THE PROBLEM
Once you reach the line that holds "Reg2Reg Depth - 10" in the listing below, output it and every line after it through the line that holds "via/cell ratio - 4.86", word for word.

RECORDED DATA
BEGIN

## config.mk

```make
export PLATFORM = sky130hd
export DESIGN_NAME = config_chain_loader_flat
export DESIGN_NICKNAME = d
export VERILOG_FILES = /design/src/rtl/config_chain_loader_if.sv /design/src/rtl/config_chain_loader.sv /design/src/flat_wrapper.sv
export SDC_FILE = /design/constraint.sdc
export NUM_CORES = 1
export LEC_CHECK = 0
export ABC_AREA = 1
export ABC_CLOCK_PERIOD_IN_PS = 2500
export CORE_MARGIN = 4
export CORE_UTILIZATION = 45
export DETAILED_ROUTE_END_ITERATION = 16
export HOLD_SLACK_MARGIN = 0.06
export PLACE_DENSITY_LB_ADDON = 0.2
export SYNTH_ARGS = -nofsm -noshare
export SYNTH_HDL_FRONTEND = slang
export SYNTH_SLANG_ARGS = --single-unit
```

## constraint.sdc

```tcl
create_clock -name clock -period 2.5 [get_ports clock]
set_input_delay 0.5 -clock clock [delete_from_list [all_inputs] [get_ports clock]]
set_output_delay 0.5 -clock clock [all_outputs]
set_load 0.005 [all_outputs]
```

## src/rtl/config_chain_loader_if.sv

```systemverilog
// Host word channel into the configuration chain loader (valid/ready).
interface config_chain_loader_if #(
  parameter int WORD_WIDTH = 8
);
  logic [WORD_WIDTH-1:0] word_data;
  logic                  word_valid;
  logic                  word_ready;

  modport master (
    output word_data,
    output word_valid,
    input  word_ready
  );

  modport slave (
    input  word_data,
    input  word_valid,
    output word_ready
  );
endinterface

```

## src/rtl/config_chain_loader.sv

```systemverilog
// Serial configuration chain loader: clears the tile chain, shifts exactly
// CHAIN_LENGTH bits taken LSB first from host words, then releases the fabric.
//
// state   | meaning
// --------+-----------------------------------------------------------
// S_IDLE  | waiting for start, fabric held off
// S_CLEAR | config_nreset low for CLEAR_CYCLES cycles
// S_LOAD  | word_ready high, waiting for a host word
// S_SHIFT | one chain bit per cycle from the captured word
// S_DONE  | chain loaded, fabric released until start or abort
module config_chain_loader #(
  parameter int CHAIN_LENGTH = 216,
  parameter int WORD_WIDTH   = 8,
  parameter int CLEAR_CYCLES = 4
) (
  input  logic                  clock,
  input  logic                  nreset,
  input  logic                  start,
  input  logic                  abort,
  config_chain_loader_if.slave  host,
  output logic                  config_in,
  output logic                  config_enable,
  output logic                  config_nreset,
  output logic                  busy,
  output logic                  done,
  output logic                  fabric_nreset,
  output logic                  fabric_enable
);

  localparam int TW = $clog2(CHAIN_LENGTH + 1);
  localparam int IW = $clog2(WORD_WIDTH + 1);
  localparam int CW = $clog2(CLEAR_CYCLES + 1);

  localparam logic [TW-1:0] CHAIN_LEN_T = TW'(CHAIN_LENGTH);
  localparam logic [IW-1:0] WORD_LEN_T  = IW'(WORD_WIDTH);
  localparam logic [CW-1:0] CLR_LOAD    = CW'(CLEAR_CYCLES - 1);

  typedef enum logic [2:0] {
    S_IDLE  = 3'd0,
    S_CLEAR = 3'd1,
    S_LOAD  = 3'd2,
    S_SHIFT = 3'd3,
    S_DONE  = 3'd4
  } state_t;

  state_t                state_q, state_d;
  logic [WORD_WIDTH-1:0] shift_q, shift_d;
  logic [IW-1:0]         bit_idx_q, bit_idx_d;
  logic [TW-1:0]         bit_total_q, bit_total_d;
  logic [CW-1:0]         clr_cnt_q, clr_cnt_d;

  logic [IW-1:0]         bit_idx_inc;
  logic [TW-1:0]         bit_total_inc;

  // Registered outputs, so every port is driven straight from a flop.
  logic word_ready_q,    word_ready_d;
  logic config_in_q,     config_in_d;
  logic config_enable_q, config_enable_d;
  logic config_nreset_q, config_nreset_d;
  logic busy_q,          busy_d;
  logic done_q,          done_d;
  logic fabric_nreset_q, fabric_nreset_d;
  logic fabric_enable_q, fabric_enable_d;

  assign bit_idx_inc   = bit_idx_q + 1'b1;
  assign bit_total_inc = bit_total_q + 1'b1;

  // State, datapath and output registers; reset leaves the chain in clear.
  always_ff @(posedge clock or negedge nreset) begin
    if (!nreset) begin
      state_q         <= S_IDLE;
      shift_q         <= '0;
      bit_idx_q       <= '0;
      bit_total_q     <= '0;
      clr_cnt_q       <= '0;
      word_ready_q    <= 1'b0;
      config_in_q     <= 1'b0;
      config_enable_q <= 1'b0;
      config_nreset_q <= 1'b0;
      busy_q          <= 1'b0;
      done_q          <= 1'b0;
      fabric_nreset_q <= 1'b0;
      fabric_enable_q <= 1'b0;
    end else begin
      state_q         <= state_d;
      shift_q         <= shift_d;
      bit_idx_q       <= bit_idx_d;
      bit_total_q     <= bit_total_d;
      clr_cnt_q       <= clr_cnt_d;
      word_ready_q    <= word_ready_d;
      config_in_q     <= config_in_d;
      config_enable_q <= config_enable_d;
      config_nreset_q <= config_nreset_d;
      busy_q          <= busy_d;
      done_q          <= done_d;
      fabric_nreset_q <= fabric_nreset_d;
      fabric_enable_q <= fabric_enable_d;
    end
  end

  // Next-state and datapath update; abort overrides start and the word handshake.
  always_comb begin
    state_d     = state_q;
    shift_d     = shift_q;
    bit_idx_d   = bit_idx_q;
    bit_total_d = bit_total_q;
    clr_cnt_d   = clr_cnt_q;
    if (abort) begin
      state_d = S_IDLE;
    end else begin
      case (state_q)
        S_IDLE, S_DONE: begin
          if (start) begin
            state_d     = S_CLEAR;
            clr_cnt_d   = CLR_LOAD;
            bit_total_d = '0;
          end
        end
        S_CLEAR: begin
          if (clr_cnt_q == '0) begin
            state_d = S_LOAD;
          end else begin
            clr_cnt_d = clr_cnt_q - 1'b1;
          end
        end
        S_LOAD: begin
          if (host.word_valid) begin
            shift_d   = host.word_data;
            bit_idx_d = '0;
            state_d   = S_SHIFT;
          end
        end
        S_SHIFT: begin
          shift_d     = shift_q >> 1;
          bit_idx_d   = bit_idx_inc;
          bit_total_d = bit_total_inc;
          // Chain full wins over word exhausted: leftover word bits are dropped.
          if (bit_total_inc == CHAIN_LEN_T) begin
            state_d = S_DONE;
          end else if (bit_idx_inc == WORD_LEN_T) begin
            state_d = S_LOAD;
          end
        end
        default: state_d = S_IDLE;
      endcase
    end
  end

  // Output decode from the state being entered, registered alongside it.
  always_comb begin
    word_ready_d    = (state_d == S_LOAD);
    config_enable_d = (state_d == S_SHIFT);
    config_in_d     = (state_d == S_SHIFT) ? shift_d[0] : 1'b0;
    config_nreset_d = (state_d != S_CLEAR);
    busy_d          = (state_d == S_CLEAR) || (state_d == S_LOAD) || (state_d == S_SHIFT);
    done_d          = (state_d == S_DONE);
    fabric_nreset_d = (state_d == S_DONE);
    fabric_enable_d = (state_d == S_DONE);
  end

  assign host.word_ready = word_ready_q;
  assign config_in       = config_in_q;
  assign config_enable   = config_enable_q;
  assign config_nreset   = config_nreset_q;
  assign busy            = busy_q;
  assign done            = done_q;
  assign fabric_nreset   = fabric_nreset_q;
  assign fabric_enable   = fabric_enable_q;

endmodule

```

## src/flat_wrapper.sv

```systemverilog
// flat-port wrapper written by rule: the top's interface ports become plain ports
module config_chain_loader_flat 
#(
  parameter int CHAIN_LENGTH = 216,
  parameter int WORD_WIDTH   = 8,
  parameter int CLEAR_CYCLES = 4
)
  (clock, nreset, start, abort, config_in, config_enable, config_nreset, busy, done, fabric_nreset, fabric_enable, host_word_data, host_word_valid, host_word_ready);
  config_chain_loader_if #(.WORD_WIDTH(WORD_WIDTH)) host_i ();
  input  logic clock;
  input  logic nreset;
  input  logic start;
  input  logic abort;
  output logic config_in;
  output logic config_enable;
  output logic config_nreset;
  output logic busy;
  output logic done;
  output logic fabric_nreset;
  output logic fabric_enable;
  input wire logic [$bits(host_i.word_data)-1:0] host_word_data;
  input wire logic [$bits(host_i.word_valid)-1:0] host_word_valid;
  output wire logic [$bits(host_i.word_ready)-1:0] host_word_ready;
  assign host_i.word_data = host_word_data;
  assign host_i.word_valid = host_word_valid;
  assign host_word_ready = host_i.word_ready;
  config_chain_loader #(.CHAIN_LENGTH(CHAIN_LENGTH), .WORD_WIDTH(WORD_WIDTH), .CLEAR_CYCLES(CLEAR_CYCLES)) u_core (.clock(clock), .nreset(nreset), .start(start), .abort(abort), .host(host_i), .config_in(config_in), .config_enable(config_enable), .config_nreset(config_nreset), .busy(busy), .done(done), .fabric_nreset(fabric_nreset), .fabric_enable(fabric_enable));
endmodule
```

======== Word level (Yosys, flattened, before mapping) ========
Cells that the tools add are included.
word-level totals
  register bits ........................... 32
  bits in latches ......................... 0
  RAM bits ................................ 0
  ROM bits ................................ 0
  input bits .............................. 13
  output and inout bits ................... 8
  word-level logic and storage cells ...... 59
  memories ................................ 0
operators by class
  add/subtract/negate cells ............... 3
  multiply operators ...................... 0
  divide/modulo/power cells ............... 0
  magnitude comparators ................... 0
  eq/ne operators ......................... 14
  shifts and indexed selects .............. 0
  muxes and demuxes ....................... 18
  bitwise gates (word level) .............. 1
  reduce and logical (&&, ||, !) cells .... 11
operators with widths
  operator                                                                 count
  8-bit case mux with 2 select lines                                       2
  3-bit two-way mux                                                        8
  8-bit two-way mux                                                        2
  3-bit by 2-bit equality test with 1-bit output, second input constant    4
  3-bit case mux with 4 select lines                                       1
  8-bit by 1-bit adder with 8-bit output, second input constant            1
  8-bit equality test, second input constant                               1
  4-bit case mux with 2 select lines                                       1
  3-bit by 1-bit equality test with 1-bit output, second input constant    2
  3-bit equality test, second input constant                               2
  3-bit logical NOT                                                        2
  2-bit inequality test, second input constant                             3
  3-bit case mux with 2 select lines                                       1
  3-bit AND reduction                                                      2
  2-bit nonzero test                                                       3
  4-bit by 1-bit adder with 4-bit output, second input constant            1
  4-bit equality test, second input constant                               1
  4-bit two-way mux                                                        1
  4-bit AND reduction                                                      1
  3-bit by 1-bit inequality test with 1-bit output, second input constant  1
  3-bit by 1-bit subtractor with 3-bit output, second input constant       1
  1-bit logical OR                                                         2
  1-bit two-way mux                                                        2
  2-bit OR reduction                                                       1
  1-bit NOT                                                                1

======== Logic depth before layout (Yosys ltp) ========
Gate-level depths: netlist of the first run.
  depth in word-level cells ............... 9
  depth in mapped cells ................... 12
  gate-level depth less buffers ........... 12

======== Worst setup path before layout of the first run ========
Ideal clock, no wire load.
  path type ............................... reg-to-reg
  from .................................... register u_core.bit_total_q[0]
  to ...................................... register u_core.config_in_q (netlist: u_core.config_in)
  data arrival time ....................... 1.391 ns
  path slack .............................. 0.984 ns
  cell stages (with the launch flop) ...... 12
  buffers on the path ..................... 0
  cells stage by stage .................... dfrtp_1 ha_1 nand3_1 nand2_1 nand2_1 nand3_1 nor2_2 nand2_2 nand2_1 nand3_1 nand3_1 nor2_1
on the way
  longest elaborated chain between the ends .. 7
ends and longest elaborated chain
  element                                         line                        text
  start, declared                                 config_chain_loader.sv:49   logic [TW-1:0] bit_total_q, bit_total_d;
  start signal, assigned                          config_chain_loader.sv:88   bit_total_q <= bit_total_d;
  8-bit by 1-bit adder with 8-bit output          config_chain_loader.sv:66   assign bit_total_inc = bit_total_q + 1'b1;
  8-bit equality test                             config_chain_loader.sv:138  if (bit_total_inc == CHAIN_LEN_T) begin
  3-bit two-way mux                               config_chain_loader.sv:138
  3-bit case mux with 4 select lines              config_chain_loader.sv:111  case (state_q)
  3-bit two-way mux                               config_chain_loader.sv:108  if (abort) begin
  3-bit by 2-bit equality test with 1-bit output  config_chain_loader.sv:153  config_in_d = (state_d == S_SHIFT) ? shift_d[0] : 1'b0;
  1-bit two-way mux                               config_chain_loader.sv:153
  via u_core.config_in_d                          config_chain_loader.sv:57   logic config_in_q, config_in_d;
  end signal, assigned                            config_chain_loader.sv:91   config_in_q <= config_in_d;
  end, declared                                   config_chain_loader.sv:57
The timed path passes the listed nets, and every way through them passes these cells.
A chain may end at the register's enable or synchronous reset.

======== Worst setup path after layout of the first run ========
Ends and elaborated chain as after synthesis.

==> results.txt, run 1 <==
GRT overflow - 0
Hold Path Class - reg -> reg
final critical-path share of the clock period - 70.1%
clk sink count - 32
Chip Width - 67.1 microns
crit path kind - reg -> reg
CP endpoint kind - flip-flop
fin nets - 233
dominant cells by area after synthesis - dfrtp_1 (51%), nand2_1 (12%), inv_1 (6.9%), nand3_1 (3.8%), nor2_1 (3.6%)
port buffer count - 20
CP max FO - 5
initial antenna violation count - 0
reg2reg start - u_core.bit_total_q[0]
Mapped Cells - 191
pwr/cell area - 692 nW/um^2
RSZ-0062 raised after global routing - no
hold_buf cts - 0
Worst Setup SP - u_core.bit_total_q[0]
CTS buffer count - 5
DRT Wirelength - 2940 microns
Yosys warnings - 0
Post-synth EDFFs - 0
vias in the first global route - 1277
WL/cell - 11.2 microns
first-pass GRT wire length - 5350 microns
initial DRC count - 62
Slew headroom - 65.2%
worst vdd ir - 368 uV
LEAKAGE - 0.915 nW
# IOs - 21
Switch Pwr - 0.000380 W
min Tclk post-route - 1.75 ns
Antenna Cells - 0
die area - 4500 sq um
clock root cell - clkbuf_4
Max-Cap Viols - 0
P_int - 0.000931 W
Vias - 1278
Slew Viols, Final - 0
non-filler cells, final - 263
initial core utilization - 46.7%
Mapped Nets - 208
postcts setup bufs - 0
# H-tree levels - 2
Worst-Margin Slew - 0.519 ns
Reg-to-Reg End - u_core.config_in
CTS tree - done
Worst-path clk slew - 0.10 ns
logic gate share of total power - 20.1%
die height - 67.1 microns
top_reg_cell synth - dfrtp_1
# setup viols final - 0
CP Launch Type - flip-flop
setup_tns - 0 ns
share of layout cells above drive strength 1 - 10.1%
Site Rows - 21
Post-synth ARST share - 100%
Worst Setup EP - u_core.config_in
Layout area overhead - 20.7%
Reg2Reg Depth - 10
placer congestion estimate - 0.806
Seq pwr share - 50.1%
DRT Pass-1 Iters - 4
Switching Fraction - 29.0%
Yosys reg bits - 32
area share of the largest cell type after synthesis - 51.0%
DRT antenna net count - 0
arrival time of the worst setup path - 1.98 ns
DRC - 0
Peak Freq - 0.571 GHz
synth unique cells - 25
Synth Cell Area - 1570 sq um
Final HPWL DP - 2210 microns
Reg2Reg Setup Slack - 0.75 ns
Synth area leader - dfrtp_1
Final Hold Viols - 0
hold path depth - 2
status - complete, no violations
Placed Cells incl. Taps - 255
core area - 3360 sq um
largest net degree at the start of global routing - 33
Worst EP required - 2.72 ns
clock skew - 0.00415 ns
clk buf depth - 2
Clock Power Share - 29.8%
via/cell ratio - 4.86
sequential area share after synthesis - 51.0%
All-Layer GR Usage - 16.1%
Mean Syn Cell Area - 8.21 sq um
post-cts repair resize count - 0
worst skew pair latency - 0.33 ns
-- critical path, stage by stage (launching register included) --
cell and delay, ns:
dfrtp_1 0.44, ha_1 0.25, nand3_1 0.14, o21ai_1 0.15
nand2_1 0.09, nor2_2 0.16, nand2_2 0.07, nand2_1 0.06
nand3_1 0.10, nand3_1 0.12, nor2_1 0.06
-- layout make-up --
class / count / area (sq um)
Clock buffer: 5 / 37.5
Clock inverter: 3 / 42.5
Timing Repair Buffer: 21 / 208
Fill cell: 334 / 1470
Multi-Input combinational cell: 125 / 632
Inverter: 31 / 116
Tap cell: 46 / 57.6
Sequential cell: 32 / 801
-- state kept, by name (all words and copies together), names as in the netlist, 3 cells and up --
signal              cells
u_core.bit_total_q      8
u_core.shift_q          8
u_core.bit_idx_q        4
u_core.clr_cnt_q        3
u_core.state_q          3
-- cells in the mapped netlist, types with 2 or more instances --
library cell	number
inv_2	2
a22oi_1	3
a21oi_1	6
inv_1	29
nand2_1	49
buf_4	2
nand2_2	5
nand3_1	12
a22o_1	2
ha_1	4
nor2_1	15
nor2_2	4
o211ai_1	2
o21ai_1	4
o21ai_0	9
o22ai_1	2
nand4_1	2
dfrtp_1	32
-- power groups by stage --
stage / clock network [W] / logic [W] / registers [W]
floorplan: 0 / 0.000174 / 0.000657
global placement: 0 / 0.000255 / 0.000664
detailed placement: 0 / 0.000266 / 0.000668
CTS: 0.000404 / 0.000268 / 0.000657
global route: 0.000426 / 0.000307 / 0.000671
finish: 0.000390 / 0.000264 / 0.000657
-- layer usage --
layer	GRT usage (%)	wire [microns]	part of all wire [%]	vias to the layer above
li1	-	-	-	655
met4	5.82	40	1.4	0
met5	0	0	0	-
met2	25.2	1290	44	33
met3	5.90	157	5.3	5
met1	20.1	1450	49	585
-- worst min-delay path by stage --
stage                                to                 from
floorplan           u_core.bit_idx_q[0]               nreset
global placement      u_core.shift_q[6]    u_core.shift_q[7]
detailed placement    u_core.shift_q[2]    u_core.shift_q[2]
CTS                 u_core.clr_cnt_q[0]  u_core.clr_cnt_q[0]
global route          u_core.shift_q[2]    u_core.shift_q[2]
finish                u_core.shift_q[2]    u_core.shift_q[2]
-- logic make-up after synthesis --
logic type | Yosys count | share of synthesized area, %
compound gates | 30 | 11.5
xor+xnor | 2 | 1.12
fa+ha+maj | 4 | 3.19
buf+inv | 34 | 8.69
flops | 32 | 51.0
simple gates | 89 | 24.5
-- per-stage QoR --
step	worst slack (ns)	power (W)	area (sq um)	hold slack (ns)	utilization (%)
finish	0.747	0.00131	1890	0.507	56.3
global route	0.493	0.00140	1890	0.519	56.3
floorplan	0.984	0.000831	1570	0.204	-
CTS	0.747	0.00133	1890	0.510	56.3
detailed placement	0.432	0.000934	1810	0.488	53.9
global placement	0.482	0.000919	1810	0.480	53.9
-- layout by cell type (no fill, tap or decap), types with 2 or more instances in the layout --
cell type        Yosys  final
a22oi_1              3      3
clkbuf_4             0      5
o22ai_1              2      2
o211ai_1             2      2
inv_2                2      2
clkdlybuf4s50_1      0     20
inv_1               29     29
a22o_1               2      2
nor2_2               4      4
a21oi_1              6      6
nor2_1              15     15
nand3_1             12     12
nand4_1              2      2
nand2_1             49     49
dfrtp_1             32     32
o21ai_0              9      9
nand2_2              5      5
o21ai_1              4      4
ha_1                 4      4
No activity file was read; power rests on OpenSTA's default activity.
==> run 2: changes to the inputs <==
--- a/config.mk
+++ b/config.mk
@@ -6,7 +6,7 @@
 export NUM_CORES = 1
 export LEC_CHECK = 0
 export ABC_AREA = 1
-export ABC_CLOCK_PERIOD_IN_PS = 2500
+export ABC_CLOCK_PERIOD_IN_PS = 1760
 export CORE_MARGIN = 4
 export CORE_UTILIZATION = 45
 export DETAILED_ROUTE_END_ITERATION = 16
==> constraint.sdc (replaced) <==
create_clock -name clock -period 1.76 [get_ports clock]
set_input_delay 0.352 -clock clock [delete_from_list [all_inputs] [get_ports clock]]
set_output_delay 0.352 -clock clock [all_outputs]
set_load 0.005 [all_outputs]
==> run 2 against run 1 <==
Compared with the run above: first-iteration DRC count is 39% lower; clock power hardly changed; largest cell class unchanged; power is 30% higher; global-route usage is 0.54 points lower; register-to-register slack worse by 0.57 ns; count of clock-buffer cells in the layout is 1 higher; critical endpoint unchanged; fmax is 10% higher; highest routed layer unchanged; setup slack worse by 0.57 ns; sequential power is 41% higher; utilization is 0.93 points higher.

END

WRITTEN SOLUTION
Reg2Reg Depth - 10
placer congestion estimate - 0.806
Seq pwr share - 50.1%
DRT Pass-1 Iters - 4
Switching Fraction - 29.0%
Yosys reg bits - 32
area share of the largest cell type after synthesis - 51.0%
DRT antenna net count - 0
arrival time of the worst setup path - 1.98 ns
DRC - 0
Peak Freq - 0.571 GHz
synth unique cells - 25
Synth Cell Area - 1570 sq um
Final HPWL DP - 2210 microns
Reg2Reg Setup Slack - 0.75 ns
Synth area leader - dfrtp_1
Final Hold Viols - 0
hold path depth - 2
status - complete, no violations
Placed Cells incl. Taps - 255
core area - 3360 sq um
largest net degree at the start of global routing - 33
Worst EP required - 2.72 ns
clock skew - 0.00415 ns
clk buf depth - 2
Clock Power Share - 29.8%
via/cell ratio - 4.86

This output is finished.